The effects of phospholipids on the percutaneous penetration of indomethacin through the dorsal skin of guinea pig in vitro. 2. The effects of the hydrophobic group in phospholipids and a comparison with general enhancers

Abstract

The enhancing effects of phospholipids on the in vitro percutaneous penetration of indomethacin (IM) was investigated using a dorsal skin of guinea pigs mounted on a Franz-type diffusion chamber. The phospholipids were (1) six phosphatidylglycerol (PG) derivatives comprising PGE (from egg yolk), PGS (from soybean), DMPG (dimyristyl PG), DPPG (dipalmityl PG), DSPG (distearyl PG) and DOPG (dioleoyl PG); (2) five phosphatidylcholine (PC) derivatives comprising PCS (from soybean), PLE (from egg yolk), DOPC (dioleoyl PC), DLPC (dilinoleoyl PC) and HPC (hydrogenated PC, from soybean); (3) two phosphatidylethanolamine (PE) derivatives comprising PE (from egg yolk) and DOPE (dioleoyl PE).
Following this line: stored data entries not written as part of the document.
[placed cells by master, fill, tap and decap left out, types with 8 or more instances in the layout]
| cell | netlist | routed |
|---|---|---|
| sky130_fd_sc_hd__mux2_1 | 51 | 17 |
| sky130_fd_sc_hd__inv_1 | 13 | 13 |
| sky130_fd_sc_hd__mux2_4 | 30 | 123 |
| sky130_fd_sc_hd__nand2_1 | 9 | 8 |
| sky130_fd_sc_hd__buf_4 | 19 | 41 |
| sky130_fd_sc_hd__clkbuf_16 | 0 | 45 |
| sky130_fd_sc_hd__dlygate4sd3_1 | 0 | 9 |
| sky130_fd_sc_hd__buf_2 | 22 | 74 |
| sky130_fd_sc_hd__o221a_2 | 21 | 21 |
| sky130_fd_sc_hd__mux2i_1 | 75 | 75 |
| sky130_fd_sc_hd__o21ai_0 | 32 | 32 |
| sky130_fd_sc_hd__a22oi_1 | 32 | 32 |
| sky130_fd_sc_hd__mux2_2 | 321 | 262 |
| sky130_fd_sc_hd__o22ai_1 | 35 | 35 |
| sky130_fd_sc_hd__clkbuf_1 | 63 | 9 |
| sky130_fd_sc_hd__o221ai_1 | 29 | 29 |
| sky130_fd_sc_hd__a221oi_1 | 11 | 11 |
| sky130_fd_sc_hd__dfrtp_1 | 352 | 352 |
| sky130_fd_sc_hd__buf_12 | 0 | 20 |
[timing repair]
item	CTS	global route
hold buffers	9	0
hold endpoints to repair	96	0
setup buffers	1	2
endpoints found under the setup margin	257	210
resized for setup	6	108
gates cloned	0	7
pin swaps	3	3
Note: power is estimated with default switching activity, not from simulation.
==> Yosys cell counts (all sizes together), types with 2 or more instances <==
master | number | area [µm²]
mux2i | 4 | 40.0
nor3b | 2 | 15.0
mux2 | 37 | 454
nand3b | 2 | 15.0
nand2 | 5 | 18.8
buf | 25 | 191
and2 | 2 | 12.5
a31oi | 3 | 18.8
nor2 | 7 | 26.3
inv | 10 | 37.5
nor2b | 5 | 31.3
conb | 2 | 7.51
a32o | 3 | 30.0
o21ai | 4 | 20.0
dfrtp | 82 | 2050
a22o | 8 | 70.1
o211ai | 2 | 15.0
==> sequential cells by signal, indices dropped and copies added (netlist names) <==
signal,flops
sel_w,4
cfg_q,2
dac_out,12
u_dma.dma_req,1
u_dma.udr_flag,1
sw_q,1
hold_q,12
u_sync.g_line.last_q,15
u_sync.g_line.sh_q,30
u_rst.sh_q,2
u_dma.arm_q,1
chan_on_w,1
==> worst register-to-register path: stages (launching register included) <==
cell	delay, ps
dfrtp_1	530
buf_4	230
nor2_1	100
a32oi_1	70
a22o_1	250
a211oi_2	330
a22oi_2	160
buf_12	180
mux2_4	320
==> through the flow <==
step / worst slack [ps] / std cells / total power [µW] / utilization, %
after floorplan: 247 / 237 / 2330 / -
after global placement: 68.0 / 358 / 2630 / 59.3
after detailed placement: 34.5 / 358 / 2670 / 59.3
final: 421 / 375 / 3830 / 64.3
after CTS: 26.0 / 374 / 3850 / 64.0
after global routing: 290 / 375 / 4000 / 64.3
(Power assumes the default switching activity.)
The enhancing effects of PG derivatives on the percutaneous penetration of IM were in the order of DOPG > PGE > PGS > DMPG > control > DPPG = DSPG. The enhancing effects of PC derivatives on the percutaneous penetration of IM were in the order of DOPC > DLPC > PCS > PLE > control > HPC and the effects of PE derivatives on the penetration were DOPE > PE > control. The enhancement of percutaneous penetration of IM by azone, oleic acid (Δ9, C18:F1), asclepic acid (Δll, C18: F1), and palmitoleic acid (Δ9, C16:F1), which are known to be penetration enhancers, were compared with that of phospholipids. DOPG, PGE, DOPC, DLPC and PCS showed significantly superior effects to these three unsaturated fatty acids on the percutaneous penetration of IM. Moreover, PGE, PGS, DOPG, PLE, PCS, DOPC, DLPC, PE and DOPE were better than azone on enhancing percutaneous penetration of IM. Differences in enhancement by phospholipids may be due to differences in hydrophobic groups rather like the effects of hydrophilic groups shown in a previous study. It was observed that hydrophobic groups in phospholipids had to be unsaturated fatty acids in order to promote percutaneous penetration of IM. These results suggest that phospholipids containing unsaturated fatty acids in the hydrophobic group are strong penetration enhancers of the percutaneous delivery of some topically-applied drugs.